Misfits and the Misfit Economy

Misfits and the Misfit Economy

Are you misfit? Feel like you’ve not fit into your life just yet? Or are working on some fringe endeavor? You might just be a misfit. Below you’ll find 2 perspectives on being a misfit, both powerful, in different ways. Two women experiencing what misfit is, through and through.

Lidia Yuknavitch talks about from the point of view of life, how she, a self-proclaimed misfit, managed to find her voice, and go after her dreams, even after major trauma and major life hurdles, and even after being homeless. Miss Yuknavitch spoke at TED Talks 2016, and you can hear her (and see her) in the video below.

“Give voice to the story only you know how to tell.”

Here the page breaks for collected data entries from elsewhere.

`config.mk`:
```
export PLATFORM = sky130hd
export DESIGN_NAME = multicycle_ctrl_fsm
export DESIGN_NICKNAME = d
export VERILOG_FILES = /design/src/rtl/multicycle_ctrl_fsm.sv
export SDC_FILE = /design/constraint.sdc
export NUM_CORES = 1
export LEC_CHECK = 0
export CAP_MARGIN = 20
export CORE_UTILIZATION = 52
export DETAILED_ROUTE_END_ITERATION = 8
export PLACE_DENSITY = 0.86
export SETUP_SLACK_MARGIN = 0.1
export SKIP_LAST_GASP = 1
export SLEW_MARGIN = 30
export SYNTH_ARGS = -nofsm -noshare
export SYNTH_HDL_FRONTEND = slang
export SYNTH_SLANG_ARGS = --single-unit
export TNS_END_PERCENT = 30
```
`constraint.sdc`:
```
create_clock -name clk -period 4.15 [get_ports clk]
set_input_delay 0.6225 -clock clk [delete_from_list [all_inputs] [get_ports clk]]
set_output_delay 0.6225 -clock clk [all_outputs]
set_load 0.01 [all_outputs]
```
`src/rtl/multicycle_ctrl_fsm.sv`:
```
// Main control FSM of the multicycle RV32I core: sequences fetch, decode, execute,
// memory and writeback over a shared memory port, and traps on illegal opcodes or memory timeouts.
module multicycle_ctrl_fsm #(
   parameter int MEM_TIMEOUT = 255
) (
   input  logic       clk,
   input  logic       rst,
   input  logic [6:0] op,
   input  logic [2:0] funct3,
   input  logic       funct7b5,
   input  logic       zero,
   input  logic       mem_ready,
   output logic       pc_write,
   output logic       adr_src,
   output logic       mem_read,
   output logic       mem_write,
   output logic       ir_write,
   output logic       reg_write,
   output logic [1:0] result_src,
   output logic [1:0] alu_src_a,
   output logic [1:0] alu_src_b,
   output logic [2:0] alu_control,
   output logic [1:0] imm_src,
   output logic       instr_done,
   output logic       trap,
   output logic [1:0] trap_cause
);

   localparam int CNT_W = (MEM_TIMEOUT > 1) ? $clog2(MEM_TIMEOUT) : 1;
   localparam logic [CNT_W-1:0] TO_LAST = CNT_W'((MEM_TIMEOUT > 0) ? MEM_TIMEOUT - 1 : 0);

   localparam logic [6:0] OP_LW  = 7'b0000011;
   localparam logic [6:0] OP_SW  = 7'b0100011;
   localparam logic [6:0] OP_R   = 7'b0110011;
   localparam logic [6:0] OP_I   = 7'b0010011;
   localparam logic [6:0] OP_JAL = 7'b1101111;
   localparam logic [6:0] OP_BEQ = 7'b1100011;

   localparam logic [2:0] ALU_ADD = 3'b000;
   localparam logic [2:0] ALU_SUB = 3'b001;
   localparam logic [2:0] ALU_AND = 3'b010;
   localparam logic [2:0] ALU_OR  = 3'b011;
   localparam logic [2:0] ALU_SLT = 3'b101;

   typedef enum logic [3:0] {
      S_FETCH, S_DECODE, S_MEMADR, S_MEMREAD, S_MEMWB, S_MEMWRITE,
      S_EXECR, S_EXECI, S_ALUWB, S_JAL, S_BEQ, S_TRAP
   } state_t;

   state_t           r_state;
   state_t           w_next;
   logic [CNT_W-1:0] r_cnt;
   logic [1:0]       r_cause;
   logic [1:0]       w_cause;
   logic             w_wait;
   logic             w_timeout;
   logic [2:0]       w_alu_fn;
   logic             w_pc_write, w_mem_read, w_mem_write, w_ir_write, w_reg_write, w_done;

   assign w_wait    = (r_state == S_FETCH) || (r_state == S_MEMREAD) || (r_state == S_MEMWRITE);
   assign w_timeout = (MEM_TIMEOUT != 0) && w_wait && !mem_ready && (r_cnt == TO_LAST);

   // Wait counter restarts whenever the state changes, so every memory state gets a full budget
   always_ff @(posedge clk or posedge rst) begin
      if (rst) begin
         r_state <= S_FETCH;
         r_cnt   <= '0;
         r_cause <= 2'b00;
      end else begin
         r_state <= w_next;
         if (w_next != r_state)
            r_cnt <= '0;
         else if (w_wait && !mem_ready && r_cnt != TO_LAST)
            r_cnt <= r_cnt + 1'b1;
         if (w_next == S_TRAP && r_state != S_TRAP)
            r_cause <= w_cause;
      end
   end

   always_comb begin
      w_next  = r_state;
      w_cause = 2'b00;
      case (r_state)
         S_FETCH: begin
            if (mem_ready)      w_next = S_DECODE;
            else if (w_timeout) begin w_next = S_TRAP; w_cause = 2'b10; end
         end
         S_DECODE: begin
            case (op)
               OP_LW, OP_SW: w_next = S_MEMADR;
               OP_R:         w_next = S_EXECR;
               OP_I:         w_next = S_EXECI;
               OP_JAL:       w_next = S_JAL;
               OP_BEQ:       w_next = S_BEQ;
               default:      begin w_next = S_TRAP; w_cause = 2'b01; end
            endcase
         end
         S_MEMADR:  w_next = (op == OP_LW) ? S_MEMREAD : S_MEMWRITE;
         S_MEMREAD: begin
            if (mem_ready)      w_next = S_MEMWB;
            else if (w_timeout) begin w_next = S_TRAP; w_cause = 2'b10; end
         end
         S_MEMWRITE: begin
            if (mem_ready)      w_next = S_FETCH;
            else if (w_timeout) begin w_next = S_TRAP; w_cause = 2'b10; end
         end
         S_MEMWB, S_ALUWB, S_BEQ: w_next = S_FETCH;
         S_EXECR, S_EXECI, S_JAL: w_next = S_ALUWB;
         S_TRAP:  w_next = S_TRAP;
         default: w_next = S_FETCH;
      endcase
   end

   // funct7b5 selects sub only for register-register ops; addi with imm[10]=1 is still add
   always_comb begin
      w_alu_fn = ALU_ADD;
      case (funct3)
         3'b000:  w_alu_fn = (r_state == S_EXECR && funct7b5) ? ALU_SUB : ALU_ADD;
         3'b010:  w_alu_fn = ALU_SLT;
         3'b110:  w_alu_fn = ALU_OR;
         3'b111:  w_alu_fn = ALU_AND;
         default: w_alu_fn = ALU_ADD;
      endcase
   end

   always_comb begin
      w_pc_write  = 1'b0;
      adr_src     = 1'b0;
      w_mem_read  = 1'b0;
      w_mem_write = 1'b0;
      w_ir_write  = 1'b0;
      w_reg_write = 1'b0;
      result_src  = 2'b00;
      alu_src_a   = 2'b00;
      alu_src_b   = 2'b00;
      alu_control = ALU_ADD;
      w_done      = 1'b0;
      case (r_state)
         S_FETCH: begin
            w_mem_read = 1'b1;
            alu_src_b  = 2'b10;
            result_src = 2'b10;
            w_ir_write = mem_ready;
            w_pc_write = mem_ready;
         end
         S_DECODE: begin
            alu_src_a = 2'b01;
            alu_src_b = 2'b01;
         end
         S_MEMADR: begin
            alu_src_a = 2'b10;
            alu_src_b = 2'b01;
         end
         S_MEMREAD: begin
            adr_src    = 1'b1;
            w_mem_read = 1'b1;
         end
         S_MEMWB: begin
            result_src  = 2'b01;
            w_reg_write = 1'b1;
            w_done      = 1'b1;
         end
         S_MEMWRITE: begin
            adr_src     = 1'b1;
            w_mem_write = 1'b1;
            w_done      = mem_ready;
         end
         S_EXECR, S_EXECI: begin
            alu_src_a   = 2'b10;
            alu_src_b   = (r_state == S_EXECI) ? 2'b01 : 2'b00;
            alu_control = w_alu_fn;
         end
         S_ALUWB: begin
            w_reg_write = 1'b1;
            w_done      = 1'b1;
         end
         S_JAL: begin
            alu_src_a  = 2'b01;
            alu_src_b  = 2'b10;
            w_pc_write = 1'b1;
         end
         S_BEQ: begin
            alu_src_a   = 2'b10;
            alu_control = ALU_SUB;
            w_pc_write  = zero;
            w_done      = 1'b1;
         end
         default: ;
      endcase
   end

   always_comb begin
      case (op)
         OP_LW, OP_I: imm_src = 2'b01;
         OP_BEQ:      imm_src = 2'b10;
         OP_JAL:      imm_src = 2'b11;
         default:     imm_src = 2'b00;
      endcase
   end

   // Strobes are masked by rst so an asserted reset kills a write in the same cycle
   assign pc_write   = w_pc_write  & ~rst;
   assign mem_read   = w_mem_read  & ~rst;
   assign mem_write  = w_mem_write & ~rst;
   assign ir_write   = w_ir_write  & ~rst;
   assign reg_write  = w_reg_write & ~rst;
   assign instr_done = w_done      & ~rst;
   assign trap       = (r_state == S_TRAP);
   assign trap_cause = r_cause;

endmodule
```
======== After elaboration in Yosys (flattened, before gate mapping) ========
Index checks and enable logic that the tools add are counted.
cells by class
  add/sub/neg operators ................... 1
  eq/ne operators ......................... 25
  muxes and demuxes ....................... 28
  bitwise logic cells ..................... 7
  reductions and logical operators ........ 25
operator list
  cell                                                                    count
  4-bit case mux with 7 select lines                                      1
  4-bit equality test (second input constant)                             5
  4-bit case mux with 5 select lines                                      1
  2-bit OR reduction                                                      9
  4-bit by 3-bit equality test with 1-bit output (second input constant)  4
  4-bit two-way mux                                                       4
  8-bit two-way mux                                                       2
  7-bit by 6-bit equality test with 1-bit output (second input constant)  2
  7-bit equality test (second input constant)                             2
  2-bit case mux with 2 select lines                                      3
  2-bit case mux with 3 select lines                                      2
  3-bit case mux with 4 select lines                                      1
  3-bit OR reduction                                                      3
  8-bit by 1-bit adder with 8-bit output (second input constant)          1
  4-bit by 2-bit equality test with 1-bit output (second input constant)  2
  8-bit equality test (second input constant)                             1
  1-bit two-way mux                                                       8
  8-bit inequality test (second input constant)                           1
  7-bit by 2-bit equality test with 1-bit output (second input constant)  1
  7-bit by 5-bit equality test with 1-bit output (second input constant)  1
  1-bit bitwise AND                                                       6
  3-bit equality test (second input constant)                             2
  3-bit case mux with 2 select lines                                      1
  6-bit OR reduction                                                      1
  other kinds (16)                                                        22
word-level totals
  register bits ........................... 14
  output and inout port bits .............. 21
  logic and storage cells ................. 89

======== Depth between registers and ports, before layout ========
Gate-level depths: netlist (run 1).
  depth in word-level cells ............... 10
  depth in mapped cells ................... 8
  depth with buffers taken out ............ 7

======== Worst setup path after synthesis (run 1) ========
OpenSTA, ideal clock, no wires.
  kind .................................... register -> output
  start point ............................. reg r_state[1]
  end point ............................... out reg_write
  arrival ................................. 1.662 ns
  required time ........................... 3.527 ns
  slack ................................... 1.866 ns
  stages on the path, launching flop included .. 5
  path through ............................ dfrtp_1 buf_4 clkbuf_1 clkbuf_1 a2111oi_0
on the way
  word-level cells in the longest chain between the ends .. 4
ends and longest elaborated chain
  what                                                                                          RTL line  text
  start: declaration                                                                            50        state_t r_state;
  start signal: assignment                                                                      70        r_state <= w_next;
  4-bit equality test / 4-bit by 3-bit equality test with 1-bit output (equally long branches)  138       case (r_state)
  2-bit OR reduction (no line) (*)                                                              --
  1-bit two-way mux (*)                                                                         138
  1-bit bitwise AND (*)                                                                         206       assign reg_write = w_reg_write & ~rst;
  end: declaration                                                                              18        output logic reg_write,
Every way passes the cells marked *; elsewhere a longest branch is shown, timed or not.

======== Worst setup path in the final report (run 1) ========
  start point ............................. in mem_ready
  end point ............................... out pc_write
on the way
  word-level cells in the longest chain between the ends .. 2
ends and longest elaborated chain
  what                                RTL line  text
  start: declaration                  12        input logic mem_ready,
  1-bit case mux with 3 select lines  138
  1-bit bitwise AND                   202       assign pc_write = w_pc_write & ~rst;
  end: declaration                    13        output logic pc_write,
No other way between the ends.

Alexa Clay talks about the misfit side of business, about the misfit economy. She talks about the gray economy, underground economy, informal economy, black market economy, underground economy, makeshift economy, shadow economy, the misfit economy! It has toppled regimes. It is worth look at it and understanding it. She does a great job at that in this Talks at Google video. Even if this is a video/book from last year, it is still relevant (if not more so) then when it came out.

“We are all Leaders.”

 

Lidia Yuknavitch: How a misfit found her voice

To those who feel like they don’t belong: there is beauty in being a misfit. Author Lidia Yuknavitch shares her own wayward journey in an intimate recollection of patchwork stories about loss, shame and the slow process of self-acceptance. “Even at the moment of your failure, you are beautiful,” she says. “You don’t know it yet, but you have the ability to reinvent yourself endlessly. That’s your beauty.”

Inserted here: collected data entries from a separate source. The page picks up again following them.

### config.mk
export PLATFORM = sky130hd
export DESIGN_NAME = mul_div_unit_flat
export DESIGN_NICKNAME = d
export VERILOG_FILES = /design/src/rtl/mul_div_unit_if.sv /design/src/rtl/mul_div_unit.sv /design/src/flat_wrapper.sv
export SDC_FILE = /design/constraint.sdc
export NUM_CORES = 1
export LEC_CHECK = 0
export ABC_AREA = 1
export BUFFER_PORTS_ARGS = -buffer_cell sky130_fd_sc_hd__buf_2
export CAP_MARGIN = 40
export CELL_PAD_IN_SITES_DETAIL_PLACEMENT = 0
export CELL_PAD_IN_SITES_GLOBAL_PLACEMENT = 1
export CORE_ASPECT_RATIO = 0.7
export CORE_UTILIZATION = 25
export CTS_CLUSTER_SIZE = 14
export DETAILED_ROUTE_END_ITERATION = 10
export PLACE_DENSITY = 0.63
export RECOVER_POWER = 25
export SLEW_MARGIN = 40
export SYNTH_ARGS = -nofsm -noshare
export SYNTH_HDL_FRONTEND = slang
export SYNTH_SLANG_ARGS = --single-unit
### constraint.sdc
create_clock -name clk -period 5.7 [get_ports clk]
set_clock_uncertainty 0.2 [all_clocks]
set_input_delay 0.285 -clock clk [delete_from_list [all_inputs] [get_ports clk]]
set_output_delay 0.285 -clock clk [all_outputs]
set_load 0.03 [all_outputs]
<file path="config.mk">
export PLATFORM = sky130hd
export DESIGN_NAME = mem_port_responder
export DESIGN_NICKNAME = d
export VERILOG_FILES = /design/src/rtl/mem_port_responder_pkg.sv /design/src/rtl/mem_port_responder_wait_counter.sv /design/src/rtl/mem_port_responder.sv
export SDC_FILE = /design/constraint.sdc
export NUM_CORES = 1
export LEC_CHECK = 0
export CAP_MARGIN = 10
export CORE_MARGIN = 8
export CORE_UTILIZATION = 43
export DETAILED_ROUTE_END_ITERATION = 10
export PLACE_DENSITY = 0.8
export SLEW_MARGIN = 20
export SYNTH_ARGS = -nofsm -noshare
export SYNTH_HDL_FRONTEND = slang
export SYNTH_SLANG_ARGS = --single-unit
</file>
<file path="constraint.sdc">
create_clock -name CLK -period 3.1 [get_ports CLK]
set_input_delay 0.62 -clock CLK [delete_from_list [all_inputs] [get_ports CLK]]
set_output_delay 0.62 -clock CLK [all_outputs]
set_load 0.005 [all_outputs]
</file>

“My brains could be more important than my boobs”.

Her book:

The Chronology of Water

This is not your mother’s memoir. In The Chronology of Water, Lidia Yuknavitch expertly moves the reader through issues of gender, sexuality, violence, and the family from the point of view of a lifelong swimmer turned artist. In writing that explores the nature of memoir itself, her story traces the effect of extreme grief on a young woman’s developing sexuality that some define as untraditional because of her attraction to both men and women. Her emergence as a writer evolves at the same time and takes the narrator on a journey of addiction, self-destruction, and ultimately survival that finally comes in the shape of love and motherhood.

 

This talk was filmed at TED2016, February 2016.

 

 

 

 

Alexa Clay: The Misfit Economy

Alexa writes:  “From these misfits, we can learn much about ingenuity, about determination, about the innate human itch to create, build and exploit an opportunity.”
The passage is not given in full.